`config.mk`:
```
export PLATFORM = sky130hd
export DESIGN_NAME = ssf_blend
export DESIGN_NICKNAME = d
export VERILOG_FILES = /design/src/rtl/ssf_pkg.sv /design/src/rtl/ssf_blend.sv
export SDC_FILE = /design/constraint.sdc
export NUM_CORES = 1
export LEC_CHECK = 0
export ABC_AREA = 1
export CAP_MARGIN = 10
export CORE_ASPECT_RATIO = 0.6
export CORE_MARGIN = 2
export CORE_UTILIZATION = 65
export DETAILED_ROUTE_END_ITERATION = 8
export DONT_BUFFER_PORTS = 1
export GPL_TIMING_DRIVEN = 0
export HOLD_SLACK_MARGIN = 0.05
export PLACE_DENSITY = 0.9
export SLEW_MARGIN = 10
export SYNTH_ARGS = -nofsm -noshare
export SYNTH_HDL_FRONTEND = slang
export SYNTH_SLANG_ARGS = --single-unit
```
`constraint.sdc`:
```
create_clock -name clk -period 9 [get_ports clk]
set_input_delay 2.7 -clock clk [delete_from_list [all_inputs] [get_ports clk]]
set_output_delay 2.7 -clock clk [all_outputs]
set_load 0.01 [all_outputs]
```
`src/rtl/ssf_pkg.sv`:
```
`default_nettype none

package ssf_pkg;

  // Grid and supersampling geometry.
  localparam int GRID_SIZE       = 64;
  localparam int SUBSAMPLE_STEPS = 3;
  localparam int PTS             = SUBSAMPLE_STEPS + 1;
  localparam int PAIRS           = PTS * PTS;
  localparam int TOTAL           = PTS * PTS * PTS;

  // Field widths.
  localparam int IDX_W      = 6;
  localparam int VAL_W      = 18;
  localparam int CTR_W      = 16;
  localparam int RAD_W      = 34;
  localparam int FRAC_W     = 8;
  localparam int CNT_W      = $clog2(TOTAL + 1);
  localparam int CFG_IDX_W  = 3;
  localparam int CFG_DATA_W = 34;
  localparam int IN_W       = 40;
  localparam int OUT_W      = 32;

  // Distance arithmetic widths.
  localparam int MAX_POS = ((1 << IDX_W) - 1) * SUBSAMPLE_STEPS + SUBSAMPLE_STEPS;
  localparam int POS_W   = $clog2(MAX_POS + 1) + FRAC_W;
  localparam int ABS_W   = (POS_W > CTR_W) ? POS_W : CTR_W;
  localparam int DIF_W   = ABS_W + 1;
  localparam int SQ_W    = 2 * ABS_W;
  localparam int PAIR_W  = SQ_W + 1;
  localparam int TRI_W   = SQ_W + 2;
  localparam int CMP_W   = (TRI_W > RAD_W) ? TRI_W : RAD_W;

  // Blend arithmetic widths: signed value times signed (count + sign) factor.
  localparam int PROD_W = VAL_W + CNT_W + 1;
  localparam int U_W    = PROD_W - 1;
  localparam int DIV_SH = U_W;
  localparam logic [DIV_SH-1:0] DIV_MUL = DIV_SH'((64'd1 << DIV_SH) / TOTAL);

  // Pipeline depth.
  localparam int NSTAGE = 8;

  // Configuration register indexes.
  localparam logic [CFG_IDX_W-1:0] REG_SHAPE  = 3'd0;
  localparam logic [CFG_IDX_W-1:0] REG_CTR_X  = 3'd1;
  localparam logic [CFG_IDX_W-1:0] REG_CTR_Y  = 3'd2;
  localparam logic [CFG_IDX_W-1:0] REG_CTR_Z  = 3'd3;
  localparam logic [CFG_IDX_W-1:0] REG_RADIUS = 3'd4;
  localparam logic [CFG_IDX_W-1:0] REG_FILL   = 3'd5;

  localparam logic signed [VAL_W-1:0] FILL_RESET = 18'sd65536;
  localparam logic signed [VAL_W-1:0] VAL_MAX    = 18'sd131071;
  localparam logic signed [VAL_W-1:0] VAL_MIN    = -18'sd131072;

  typedef logic [ABS_W-1:0] abs_t;
  typedef logic [SQ_W-1:0]  sq_t;

  // Per-stage load enables, bit 0 is the first stage.
  typedef struct packed {
    logic [NSTAGE-1:0] ld;
  } pipe_ctrl_t;

  // Sideband that rides along with each request.
  typedef struct packed {
    logic [VAL_W-1:0] old;
    logic             inr;
  } side_t;

endpackage

`default_nettype wire

```
`src/rtl/ssf_blend.sv`:
```
`default_nettype none

module ssf_blend (
  input  wire logic                               clk,
  input  wire ssf_pkg::pipe_ctrl_t                ctrl,
  input  wire logic [ssf_pkg::CNT_W-1:0]          k_in,
  input  wire logic signed [ssf_pkg::VAL_W-1:0]   old_mul,
  input  wire logic signed [ssf_pkg::VAL_W-1:0]   old_out,
  input  wire logic signed [ssf_pkg::VAL_W-1:0]   fill,
  output logic signed [ssf_pkg::VAL_W-1:0]        new_value,
  output logic [ssf_pkg::CNT_W-1:0]               coverage_count,
  output logic                                    touched
);

  localparam int MUL_W = ssf_pkg::U_W + ssf_pkg::DIV_SH;

  logic                                 pos_fill;
  logic signed [ssf_pkg::VAL_W-1:0]     sel;
  logic [ssf_pkg::CNT_W-1:0]            fac;
  logic signed [ssf_pkg::CNT_W:0]       fac_s;
  logic signed [ssf_pkg::PROD_W-1:0]    prod_nxt;
  logic signed [ssf_pkg::PROD_W-1:0]    prod_r;
  logic [ssf_pkg::CNT_W-1:0]            k6_r;

  logic                                 neg;
  logic [ssf_pkg::PROD_W-1:0]           mag;
  logic [ssf_pkg::U_W-1:0]              u_nxt;
  logic [MUL_W-1:0]                     mul;
  logic [ssf_pkg::U_W-1:0]              q0_nxt;
  logic [ssf_pkg::U_W-1:0]              u_r;
  logic [ssf_pkg::U_W-1:0]              q0_r;
  logic                                 neg_r;
  logic [ssf_pkg::CNT_W-1:0]            k7_r;

  logic [ssf_pkg::U_W-1:0]              qt;
  logic [ssf_pkg::U_W-1:0]              rem;
  logic [ssf_pkg::U_W-1:0]              q;
  logic signed [ssf_pkg::PROD_W-1:0]    qs;
  logic signed [ssf_pkg::VAL_W-1:0]     sat;
  logic signed [ssf_pkg::VAL_W-1:0]     new_nxt;
  logic signed [ssf_pkg::VAL_W-1:0]     new_r;
  logic [ssf_pkg::CNT_W-1:0]            cnt_r;
  logic                                 touched_r;

  // Paint scales the fill by the count, carving scales the old value by the rest.
  always_comb begin
    pos_fill = fill > $signed(ssf_pkg::VAL_W'(0));
    sel      = pos_fill ? fill : old_mul;
    fac      = pos_fill ? k_in : ssf_pkg::CNT_W'(ssf_pkg::TOTAL) - k_in;
    fac_s    = $signed({1'b0, fac});
    prod_nxt = ssf_pkg::PROD_W'(sel) * ssf_pkg::PROD_W'(fac_s);
  end

  // Floor division works on the one's complement for negative products, so the
  // quotient of the magnitude can be taken with a reciprocal multiply.
  always_comb begin
    neg    = prod_r[ssf_pkg::PROD_W-1];
    mag    = neg ? ~prod_r : prod_r;
    u_nxt  = mag[ssf_pkg::U_W-1:0];
    mul    = MUL_W'(u_nxt) * MUL_W'(ssf_pkg::DIV_MUL);
    q0_nxt = mul[MUL_W-1:ssf_pkg::DIV_SH];
  end

  // The reciprocal estimate is at most one low; one compare fixes it.
  always_comb begin
    qt  = ssf_pkg::U_W'(q0_r * ssf_pkg::U_W'(ssf_pkg::TOTAL));
    rem = u_r - qt;
    q   = (rem >= ssf_pkg::U_W'(ssf_pkg::TOTAL)) ? q0_r + ssf_pkg::U_W'(1) : q0_r;
    qs  = neg_r ? $signed(~{1'b0, q}) : $signed({1'b0, q});
    if (qs > ssf_pkg::PROD_W'(ssf_pkg::VAL_MAX)) begin
      sat = ssf_pkg::VAL_MAX;
    end else if (qs < ssf_pkg::PROD_W'(ssf_pkg::VAL_MIN)) begin
      sat = ssf_pkg::VAL_MIN;
    end else begin
      sat = qs[ssf_pkg::VAL_W-1:0];
    end
    new_nxt = (k7_r == '0) ? old_out : sat;
  end

  always_ff @(posedge clk) begin
    if (ctrl.ld[5]) begin
      prod_r <= prod_nxt;
      k6_r   <= k_in;
    end
    if (ctrl.ld[6]) begin
      u_r   <= u_nxt;
      q0_r  <= q0_nxt;
      neg_r <= neg;
      k7_r  <= k6_r;
    end
    if (ctrl.ld[7]) begin
      new_r     <= new_nxt;
      cnt_r     <= k7_r;
      touched_r <= k7_r != '0;
    end
  end

  assign new_value      = new_r;
  assign coverage_count = cnt_r;
  assign touched        = touched_r;

endmodule

`default_nettype wire

```
==> results.md <==
- Mapped Area: just over 8000 um^2
- Synth area leaders: edfxtp_1 (30%), fa_1 (23%), inv_1 (8.5%), ha_1 (8.0%), nor2_1 (8.0%)
- Synth Instances: roughly 890
- Layout Nets: around 1,100
- Post-synth top flop: edfxtp_1
- CTS max path bufs: 2
- Cell repeated most along the worst path: fa_1
- Status: complete, no violations
- Worst slew pin tran: about 1.2 ns
- PD cells: approximately 360 nW/um^2
- Adder-Cell Fraction of Synth Area: 0.315
- Cell with the most instances after synthesis: inv_1
- GRT Util Overall: 0.293
- Share of the synthesized area in the top cell type: 0.296
- Fin. Hold Viols: 0
- Crit path kind: primary input to flip-flop
- Uppermost routed layer: met4
- Largest family of logic cells by synthesized area: adder cells
- Synthesis-to-finish area growth: 6.06%
- Root Buffer Master: clkbuf_16
- Setup crit start kind: primary input
- Ys Warns: 0
- #FFs+latches synth: 80
- Critical Path RT: 9.05 ns
- CP bufs+invs: 6
- Maximum vdd drop: between 0.15 and 0.2 mV
- Xor-xnor portion of the synthesized cell area: 0.0486
- HP Class: flip-flop to flip-flop
- Routed Antenna Nets: 0
- Setup WS post-layout: roughly 0.34 ns
- Sequential-to-total area share from yosys stat: 0.296
- Top post-synthesis cells by count: inv_1 (184), nor2_1 (172), fa_1 (95)
- Slew Viols, Final: 0
- Initial antenna violation count: 0
- Max Fclk: 115 MHz
- H-Tree Depth: 3
- Async set-reset flop share out of synthesis: 0
- Total CTS buffers: 9
- Die height: between 90 and 100 um
- Drt pass-1 iters: 5
- CP Capture Type: flip-flop
- Crit path largest cell delay: between 0.5 and 0.6 ns
- Post-DP HPWL: roughly 15,000 um
- Number of global-route vias before repair: around 6,200
- Antenna fix cells: 0
- Clk_lat worst skew: ~0.33 ns
- Yosys top cell by area: edfxtp_1
- Setup TNS: 0 ns
- Netlist cell types: 39
- Io pins: 96
- Clk sinks: 80
- Mux contribution to synthesized area: 0.00864
- IO Port Bufs: 0
- Initial Util: 0.670
- GP Congestion: approximately 0.95
- Max Cap Violations: 0
- Crit-path max FO: 10
- First-pass GRT wire length: 30,500 um
- Cell Rows: 31
- Slowest stage cell, crit path: fa_1
- DRT Wirelength: about 19,000 um
- Pin count of the biggest net entering global routing: 28
- Met3 WL post-DR: between 2000 and 2500 um
- # DRC: 0
- Share of cells above drive strength 1: 0.0511
- Metal2 WL: slightly below 9000 um
- Post-Place Worst Slack: -0.0316 ns
- Syn_nets: ~1,100
- Min Tclk post-route: just under 9 ns
- Simple-gate share of the synthesized area: 0.161
- RSZ-0062 raised after global routing: false
- Finish-stage setup viols: 0
- Post-synthesis compound-gate area fraction: 0.0741
- Die width: 148 um
- Core Region: 12,100 um^2
- Met1 WL: 7380 um
- CTS tree: yes
- Final global-route overflow total: 0
- CP top delay family: adder cells
- Fin crit share: 0.963
- Total Power: 0.00307 W
- Syn Area/Cell: slightly above 9 um^2
- P_leak: about 4.0 nW
- Die ar.: 13,400 um^2
- Max_slew headroom: 0.172
- Worst Path Arrival: slightly below 9 ns
- Initial DRC Count: 776
- Routed vias/inst: 5.90
- Routed len/inst: 17.7 um
- Routed via count: between 6,000 and 7,000
- Cell Chain, Critical Path: clkinv_1, clkbuf_1, ha_1, or2_1, xor2_2, buf_2, nor2_1, fa_1, fa_1, fa_1, inv_1, fa_1, inv_1, ha_1, a21oi_1, inv_1, a21oi_1, o21ai_0, a211oi_1, o21ai_0, xor2_1
- Clk slew on worst S/H paths: 0.06 ns
- Final Skew: 0.00709 ns
- EDFF count, synth: 80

### What is being asked
What is needed is each line from the records with the word "widths" in it.

### Written solution
  // Field widths.
  // Distance arithmetic widths.
  // Blend arithmetic widths: signed value times signed (count + sign) factor.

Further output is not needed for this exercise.